-- What to produce --
Read the entries below and pull out each line with the string "default".

-- Records to process --

────────────────────────────────────────

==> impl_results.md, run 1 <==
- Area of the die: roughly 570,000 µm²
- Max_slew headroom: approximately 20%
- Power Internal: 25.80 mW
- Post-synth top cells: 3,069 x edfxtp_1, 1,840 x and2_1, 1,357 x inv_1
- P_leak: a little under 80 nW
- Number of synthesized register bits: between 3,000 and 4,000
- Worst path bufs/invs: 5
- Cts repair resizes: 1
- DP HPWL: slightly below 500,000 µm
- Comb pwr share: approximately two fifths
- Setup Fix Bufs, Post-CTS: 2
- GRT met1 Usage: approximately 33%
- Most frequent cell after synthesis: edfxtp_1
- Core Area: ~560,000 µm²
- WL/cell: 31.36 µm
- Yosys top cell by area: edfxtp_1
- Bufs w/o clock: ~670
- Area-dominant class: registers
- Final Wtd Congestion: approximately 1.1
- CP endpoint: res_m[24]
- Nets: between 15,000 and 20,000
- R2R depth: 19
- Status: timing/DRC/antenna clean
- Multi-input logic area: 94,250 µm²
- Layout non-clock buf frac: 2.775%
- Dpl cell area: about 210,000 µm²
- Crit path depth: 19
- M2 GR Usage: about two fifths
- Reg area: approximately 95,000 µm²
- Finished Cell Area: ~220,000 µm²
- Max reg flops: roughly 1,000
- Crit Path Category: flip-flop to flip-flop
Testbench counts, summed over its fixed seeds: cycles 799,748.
This is an optimization exercise on Yosys and OpenROAD, whose aim is small area, a short achievable clock period and few clock cycles, not a production implementation.
At most, simulation tests tie the RTL to the original design; equivalence was not proved.
Only the layout flow was run in runs 2, 3, 5 and 6; the RTL was not checked for function there.
Power is estimated from default activity; no workload was simulated.

`flow/design.v`:
```
`timescale 1ns/10ps
module LBP ( clk, reset, gray_addr, gray_req, gray_ready, gray_data, lbp_addr, lbp_valid, lbp_data, finish);
input   	clk;
input   	reset;
output  reg [13:0] 	gray_addr;
output  reg      	gray_req;
input   	    gray_ready;
input   [7:0] 	gray_data;
output  reg [13:0] 	lbp_addr;
output  reg 	lbp_valid;
output  reg [7:0] 	lbp_data;
output  reg 	finish;
parameter   IDLE = 0,
            R0   = 1,
            R1   = 2,
            R2   = 3,
            R3   = 4,
            R4   = 5,
            R5   = 6,
            R6   = 7,
            R7   = 8,
            R8   = 9,
            R9   = 10,
            WRITE = 11,
            DONE = 12;
reg [12:0] cs,ns; 
reg [13:0] g4_addr;
wire [13:0] g0_addr;
wire [13:0] g1_addr;
wire [13:0] g2_addr;
wire [13:0] g3_addr;
wire [13:0] g5_addr;
wire [13:0] g6_addr;
wire [13:0] g7_addr;
wire [13:0] g8_addr;
assign g0_addr = g4_addr - 14'd129;
assign g1_addr = g4_addr - 14'd128;
assign g2_addr = g4_addr - 14'd127;
assign g3_addr = g4_addr - 14'd1;
assign g5_addr = g4_addr + 14'b1;
assign g6_addr = g4_addr + 14'd127;
assign g7_addr = g4_addr + 14'd128;
assign g8_addr = g4_addr + 14'd129;
reg [7:0] g0;
reg [7:0] g1;
reg [7:0] g2;
reg [7:0] g3;
reg [7:0] g4;
reg [7:0] g5;
reg [7:0] g6;
reg [7:0] g7;
reg [7:0] g8;
wire comp_g0;
wire comp_g1;
wire comp_g2;
wire comp_g3;
wire comp_g5;
wire comp_g6;
wire comp_g7;
wire comp_g8;
wire [7:0] k_out;  
reg [6:0] cnt;
reg o_en;
assign comp_g0 = (g0>=g4)? 1'b1:1'b0;
assign comp_g1 = (g1>=g4)? 1'b1:1'b0;
assign comp_g2 = (g2>=g4)? 1'b1:1'b0;
assign comp_g3 = (g3>=g4)? 1'b1:1'b0;
assign comp_g5 = (g5>=g4)? 1'b1:1'b0;
assign comp_g6 = (g6>=g4)? 1'b1:1'b0;
assign comp_g7 = (g7>=g4)? 1'b1:1'b0;
assign comp_g8 = (g8>=g4)? 1'b1:1'b0;
assign k_out = {comp_g8,comp_g7,comp_g6,comp_g5,comp_g3,comp_g2,comp_g1,comp_g0};
always@(posedge clk or posedge reset)begin
    if(reset) begin
        cs <= 'd0;
	cs[IDLE] <= 1'b1;
    end
    else cs <= ns;
end
always@(*)begin
    ns = 13'd0;
    case(1'b1) 
        cs[IDLE]: ns[R0] = 1'b1;
        cs[R0]:begin
            if(gray_ready) ns[R1] = 1'b1;
            else ns[R0] = 1'b1;
        end
        cs[R1]:begin
            if(gray_ready) ns[R2] = 1'b1;
            else ns[R1] = 1'b1;
        end
        cs[R2]:begin
            if(gray_ready) ns[R3] = 1'b1;
            else ns[R2] = 1'b1;
        end
        cs[R3]:begin
            if(gray_ready) ns[R4] = 1'b1;
            else ns[R3] = 1'b1;
        end
        cs[R4]:begin
            if(gray_ready) ns[R5] = 1'b1;
            else ns[R4] = 1'b1;
        end
        cs[R5]:begin
            if(gray_ready) ns[R6] = 1'b1;
            else ns[R5] = 1'b1;
        end
        cs[R6]:begin
            if(gray_ready) ns[R7] = 1'b1;
            else ns[R6] = 1'b1;
        end
        cs[R7]:begin
            if(gray_ready) ns[R8] = 1'b1;
            else ns[R7] = 1'b1;
        end
        cs[R8]:begin
            if(gray_ready) ns[R9] = 1'b1;
            else ns[R8] = 1'b1;
        end
        cs[R9]: ns[WRITE] = 1'b1;
        cs[WRITE]:begin
            if(o_en) ns[DONE] = 1'b1;            
            else ns[R0] = 1'b1;
        end
		  default:begin
				ns[R0] = 1'b1;
		  end
    endcase
end
always@(posedge clk or posedge reset)begin
    if(reset)begin
        finish <= 1'b0;
        gray_addr <= 14'd0;
        gray_req <= 1'b0;
        lbp_addr <= 14'd0;
        lbp_valid <= 1'b0;
        lbp_data <= 8'd0;
        g4_addr <= 14'd129;
        cnt <= 7'b0;
        o_en <= 1'b0;
        g0 <= 8'd0;
        g1 <= 8'd0;
        g2 <= 8'd0;
        g3 <= 8'd0;
        g4 <= 8'd0;
        g5 <= 8'd0;
        g6 <= 8'd0;
        g7 <= 8'd0;
        g8 <= 8'd0;
    end
    else begin 
		case(1'b1) 
        cs[IDLE]:begin
            finish <= 1'b0;
            lbp_valid <= 1'b0;
            g4_addr <= 14'd129;
            gray_req <= 1'b0;
            cnt <= 7'b0;
        end
        cs[R0]:begin
            gray_req <= 1'b1;
            gray_addr <= g0_addr;
            lbp_valid <= 1'b0;
            finish <= 1'b0;
        end
        cs[R1]:begin
            gray_addr <= g1_addr;
            g0 <= gray_data;
        end
        cs[R2]:begin
            gray_addr <= g2_addr;
            g1 <= gray_data;
        end
        cs[R3]:begin
            gray_addr <= g3_addr;
            g2 <= gray_data;
        end
        cs[R4]:begin
            gray_addr <= g4_addr;
            g3 <= gray_data;
        end
        cs[R5]:begin
            gray_addr <= g5_addr;
            g4 <= gray_data;
        end
        cs[R6]:begin
            gray_addr <= g6_addr;
            g5 <= gray_data;
        end
        cs[R7]:begin
            gray_addr <= g7_addr;
            g6 <= gray_data;
        end
        cs[R8]:begin
            gray_addr <= g8_addr;
            g7 <= gray_data;
        end
        cs[R9]:begin
            g8 <= gray_data;
        end
        cs[WRITE]:begin
            gray_req <= 1'b0;
            lbp_addr <= g4_addr;
            lbp_valid <= 1'b1;
            lbp_data <= k_out;
            o_en <= (g4_addr == 14'd16253)? 1'b1:1'b0;
            if(cnt == 7'd125)begin
                g4_addr <= g4_addr + 7'd3;
                cnt <= 7'd0;
            end
            else begin
                g4_addr <= g4_addr + 7'd1;
                cnt <= cnt + 1'b1;
            end
        end
        cs[DONE]:begin
            gray_req <= 1'b0;
            lbp_valid <= 1'b0;
            finish <= 1'b1;
        end
    endcase
	 end
end
endmodule
```
`flow/run.sh`:
```
#!/bin/bash
# synth_recipe.tcl (not shown) runs the flow's synth.tcl, then flattens the netlist and writes it again
# the make line also repeats each setting of config.mk as NAME=value (left out here)
make -C /OpenROAD-flow-scripts/flow DESIGN_CONFIG=/design/flow/config.mk WORK_HOME=/design/flow/orfs CLKGATE_MAP_FILE= SYNTH_SCRIPT=/design/flow/synth_recipe.tcl finish
```
`flow/config.mk`:
```
export PLATFORM = sky130hd
export DESIGN_NAME = LBP
export DESIGN_NICKNAME = LBP
export VERILOG_FILES = /design/flow/design.v
export SDC_FILE = /design/flow/constraint.sdc
export NUM_CORES = 4
export LEC_CHECK = 0
export CAP_MARGIN = 20
export CORE_MARGIN = 2
export CORE_UTILIZATION = 40
export PLACE_DENSITY = 0.6
export SLEW_MARGIN = 20
```
`flow/constraint.sdc`:
```
create_clock -name core_clock -period 3.3 [get_ports {clk}]
set_input_delay 0.6600 -clock core_clock [delete_from_list [all_inputs] [get_ports {clk}]]
set_output_delay 0.6600 -clock core_clock [all_outputs]
set_load 0.01 [all_outputs]
```
==> results of run 1 <==
-- kinds of logic (layout without fill, tap and decap cells) --
| family | after synthesis | count (layout) | synth area share (%) |
|---|---|---|---|
| xor+xnor | 36 | 36 | 3.51 |
| buf+inv | 84 | 136 | 4.00 |
| fa+ha+maj | 74 | 74 | 10.3 |
| flops | 146 | 146 | 40.8 |
| mux | 77 | 77 | 9.61 |
| other cells | 1 | 1 | 0.0418 |
| compound gates | 210 | 210 | 15.7 |
| simple gates | 273 | 273 | 16.0 |
-- through the flow --
| step | hold WS (ns) | worst slack (ns) |
|---|---|---|
| detailed placement | 0.476 | 0.620 |
| floorplan | 0.449 | 0.809 |
| CTS | 0.490 | 0.542 |
| global placement | 0.468 | 0.707 |
| global route | 0.522 | 0.327 |
| finish | 0.479 | 0.470 |
-- registers in the layout, indices dropped and copies added, names as in the netlist, 8 cells and up --
signal / count
gray_addr: 14
cs: 13
g1: 8
g6: 8
g3: 8
g4: 8
lbp_addr: 14
g0: 8
lbp_data: 8
g4_addr: 14
g7: 8
g2: 8
g5: 8
g8: 8
-- power by group through the flow --
stage,logic [mW],registers (mW),clock network (mW)
2_1_floorplan,0.231,1.96,0
6_report,0.380,1.94,2.22
3_3_place_gp,0.374,1.97,0
5_1_grt,0.425,1.95,2.33
4_1_cts,0.384,1.94,2.26
3_5_place_dp,0.382,1.97,0
-- layer usage --
metal  vias up  share of wire, %  global-route usage, %  wire length (um)
li1       3370                 -                      -                 -
met3        38               5.3                   4.03              1280
met1      3451                48                   29.9             11500
met4         0               2.5                   6.99               599
met5         -                 0                      0                 0
met2       248                45                   31.6             10900
-- worst max-delay path, cell delays in order, from the launching register on --
cell and delay (ns):
sky130_fd_sc_hd__dfrtp_1 0.54, sky130_fd_sc_hd__inv_1 0.22, sky130_fd_sc_hd__ha_1 0.40, sky130_fd_sc_hd__nor3b_2 0.50, sky130_fd_sc_hd__nand2_1 0.24, sky130_fd_sc_hd__o31a_1 0.29, sky130_fd_sc_hd__nor4b_1 0.25, sky130_fd_sc_hd__o21ai_0 0.12
sky130_fd_sc_hd__a21o_1 0.16
-- worst max path at each step --
stage / from / endpoint / slack (ns) / depth (start not counted)
global placement: g4_addr[1] / gray_addr[12] / 0.71 / 8
CTS: g4_addr[1] / gray_addr[12] / 0.54 / 8
floorplan: reset / cnt[0] / 0.81 / 1
detailed placement: g4_addr[1] / gray_addr[12] / 0.62 / 8
global route: g4_addr[1] / gray_addr[12] / 0.33 / 8
finish: g4_addr[1] / gray_addr[12] / 0.47 / 8
-- cells in the final DEF (no fill, tap or decap), drive strengths merged, types with 19 or more instances in the layout --
master and instances:
ha 74, clkdlybuf4s50 49, dfrtp 143, nor3 24, a21o 26, inv 33, mux2 73, nand2 57
o21ai 54, buf 23, a21oi 44, xnor2 19, nor2 81, nand3 26, clkbuf 20
-- area by class of cell --
type / instances / area (um2)
fillers: 2066 / 11400
flip-flops and latches: 146 / 3660
repair buffers: 72 / 701
clock inverters: 12 / 228
well taps: 280 / 350
clock buffers: 20 / 437
multi-input cells: 671 / 4960
inverters: 32 / 124
==> parameters.txt, run 1 <==
Parameter                              Value

Clock tree
  CTS sink cnt ... 146
  Clock transition at the register clock pins on the worst setup and hold paths after CTS ... 0.06 ns
  Clock tree from TritonCTS ... yes
  Clk Latency, worst-skew pair ... 0.43 ns
  Number of post-CTS setup repair buffers ... 0
  CTS max path bufs ... 2
  Total CTS buffers ... 17
  Cell chosen for the clock root ... sky130_fd_sc_hd__clkbuf_16
  Post-cts hold buffer count ... 0
  H-tree level count ... 4
  Resized Gates After CTS ... 0

Timing
  Max Clk Rate ... 353 MHz
  Rel. slew slack ... 52.7%
  Max-slew violations ... 0
  Final setup TNS ... 0 ns
  Final Hold Fails ... 0
  Worst slew pin tran ... 0.709 ns
  Final setup skew ... 0.0115 ns
  Unrepaired setup endpoints after global routing ... no
  Minimum clock period after layout ... 2.83 ns
  Fraction of the cycle the final worst path needs ... 85.8%
  Setup-violating endpoint count in the final report ... 0

Global route
  Global-route wire length before repair ... 38.6 mm
  Number of antenna violations at the first check in global routing ... 0
  Remaining global-route overflow ... 0
  Pin count of the biggest net entering global routing ... 81
  GR Util All Layers ... 20.8%
  Vias in the first global route ... 6842

Layout
  Design area ... 0.0105 mm2
  Utilization after layout ... 47.8%
  Layout overhead on the synthesized area ... 16.5%
  Antenna cell count ... 0
  Final instance count without filler cells ... 1233
  Share of post-route cells with drive strength above 1 ... 16.4%
  # nets final ... 1025

Placement
  IO buf count ... 49
  Weighted congestion reported at the end of routability-driven placement ... 0.911
  Total placed instance area ... 0.00979 mm2
  Post-detail-place hpwl ... 16.8 mm
  Total placed cells including tap cells ... 1201

Power and ir drop
  Pint ... 3.49 mW
  Power per standard cell area ... 434 mW/mm2
  Portion of total power attributed to combinational logic ... 8.4%
  Sequential Power Share ... 42.7%
  Largest voltage drop on the vdd net ... 0.327 mV
  Overall Power ... 4.54 mW
  P_leak ... 4.79 nW
  Clock group share of total power ... 48.9%
  Net Sw Frac ... 23.2%
  Switching power ... 1.05 mW

Worst setup path
  Type of the setup path with the least slack ... register to register
  Worst setup slack for register-to-register paths ... 0.47 ns
  Worst reg2reg startpoint ... g4_addr[1]
  FF-to-FF path depth ... 8
  Kind of end point of the critical path ... register
  Max Fanout on Critical Path ... 14
  Crit path launch type ... register
  Worst path required time ... 3.62 ns
  Capture instance of the worst register-to-register path ... gray_addr[12]
  Signal arrival time at the worst endpoint ... 3.15 ns

Floorplan
  Core area ... 0.0219 mm2
  Initial core utilization ... 41.0%
  Die Y ... 154 um
  Number of rows in the core area ... 54
  Die X ... 154 um
  Die ar. ... 0.0237 mm2
  Boundary pin count ... 50

Logic synthesis
  Synth warnings ... 1
  Cell Area, Synth ... 0.00897 mm2
  Post-synth top flop ... sky130_fd_sc_hd__dfrtp_1
  Instance count of the mapped netlist ... 901
  Net Count, Synth ... 986
  Most frequently used cell type in the post-synthesis netlist ... sky130_fd_sc_hd__dfrtp_1
  Top cell type by total area after synthesis ... sky130_fd_sc_hd__dfrtp_1
  Sequential fraction of the synthesis area ... 40.8%
  Post-synth cell types ... 79
  Register bit total from synthesis ... 146
  Top cells by instance count after synthesis ... 143 x sky130_fd_sc_hd__dfrtp_1, 78 x sky130_fd_sc_hd__nor2_1, 74 x sky130_fd_sc_hd__ha_1
  Asr flop ratio synth ... 100%
  Number of enable-type register cells in the synthesized netlist ... 0
  Share of Yosys cell area claimed by the top area cell type ... 39.9%
  Top post-synthesis cells by area ... sky130_fd_sc_hd__dfrtp_1 40%, sky130_fd_sc_hd__ha_1 10%, sky130_fd_sc_hd__mux2_2 9.2%
  Post-synthesis average cell area ... 9.96 um2

Worst hold path
  Hold Crit Class ... register to register
  Terminating pin of the worst hold path ... lbp_addr[6]
  Hold Crit Start ... lbp_addr[6]
  Number of cells on the worst hold path ... 2

Detailed routing
  WL final ... 24.3 mm
  Iteration-0 DRC count of the detailed router ... 727
  Routed vias ... 7107
  Vias per Instance ... 5.76
  Iteration count of the initial detailed-routing pass ... 5
  Post-route DRC violation count ... 0
  Remaining antenna violation count after routing ... 0
  WL per Instance ... 19.7 um

Run
  Max-Cap Viols ... 0

Run status
  Outcome ... complete, no violations
Testbench counts, summed over its fixed seeds: cycles 1,397,104.
From an optimization exercise on the open Yosys and OpenROAD flow, aimed at small area, a short achievable clock period and few clock cycles per item; shortcuts taken in it are not production practice. RTL that was checked went through simulation tests only; none was proved equivalent to the original.

## willow
==> flow/design.v (excerpt) <==
module geofence (clk,
                 reset,
                 X,
                 Y,
                 valid,
                 is_inside);
Size: ~16,000 um2 of cells after synthesis.
export LEC_CHECK = 0
export CAP_MARGIN = 20
export CORE_MARGIN = 2
export CORE_UTILIZATION = 40
export SETUP_SLACK_MARGIN = 3.0
export SLEW_MARGIN = 20
export SYNTH_HIERARCHICAL = 1
export SYNTH_MINIMUM_KEEP_SIZE = 0
create_clock -name core_clock -period 7.5 [get_ports {clk}]
run.sh (not shown) runs the stock make flow with config.mk's settings and CLKGATE_MAP_FILE= SYNTH_SCRIPT=/design/flow/synth_recipe.tcl, a recipe that flattens the netlist after the stock synthesis.
willow finished every step from synthesis to the final layout, and the layout passed the timing, DRC and antenna checks.
Inputs modified between willow and indigo:
Settings: SETUP_SLACK_MARGIN now 2.0, was 3.0.
### Flow results
- In the reports for willow and indigo, the smaller setup slack belongs to indigo.
- On initial standard-cell utilization of the core, willow and indigo are neck and neck.
- Quantity of gates resized following cts: indigo vs willow up about 60%
No functional check of the RTL was part of any run of this note.


geofence, a different RTL version from the one above (not shown whole).
Size in the first run: ~1500 cells after synthesis, roughly 24 I/O pins.
make LEC_CHECK=0 CAP_MARGIN=20 CORE_MARGIN=2 CORE_UTILIZATION=40 SETUP_SLACK_MARGIN=2.5 SLEW_MARGIN=20 SYNTH_HIERARCHICAL=1 SYNTH_MINIMUM_KEEP_SIZE=0 finish   # period 7.5 ns
Testbench counts at the start, summed over its fixed seeds: cycles 28,800, tests 3,200.
Then changed:
Settings changed: PLACE_DENSITY set to 0.8, SETUP_SLACK_MARGIN 2.5 to 2.0.
=> Non-clock buffer count is lower by 1; wire length is higher by 3.9%; cell count is about the same; core utilization is lower by 0.41 points; design area is lower by 0.88%; worst setup slack gets worse by 0.25 ns; register-to-register slack gets worse by 0.25 ns; count of clock-buffer cells in the layout is lower by 2; die area is unchanged.
Then changed:
Settings changed: CORE_UTILIZATION 40 to 60, PLACE_DENSITY 0.8 to not set.
The new run finished with timing, DRC and antenna clean.
Die area decreases by a quarter to a third.
Sequential share of layout area increases by 0.15 points.
Global-route usage increases by 9.3 points.
Critical path depth decreases by 3.
Worst setup slack gains 0.18 ns.
Cell count decreases by a little under a tenth.
Wire length decreases by a few percent.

────────────────────────────────────────

-- Your solution --
Power is estimated from default activity; no workload was simulated.
		  default:begin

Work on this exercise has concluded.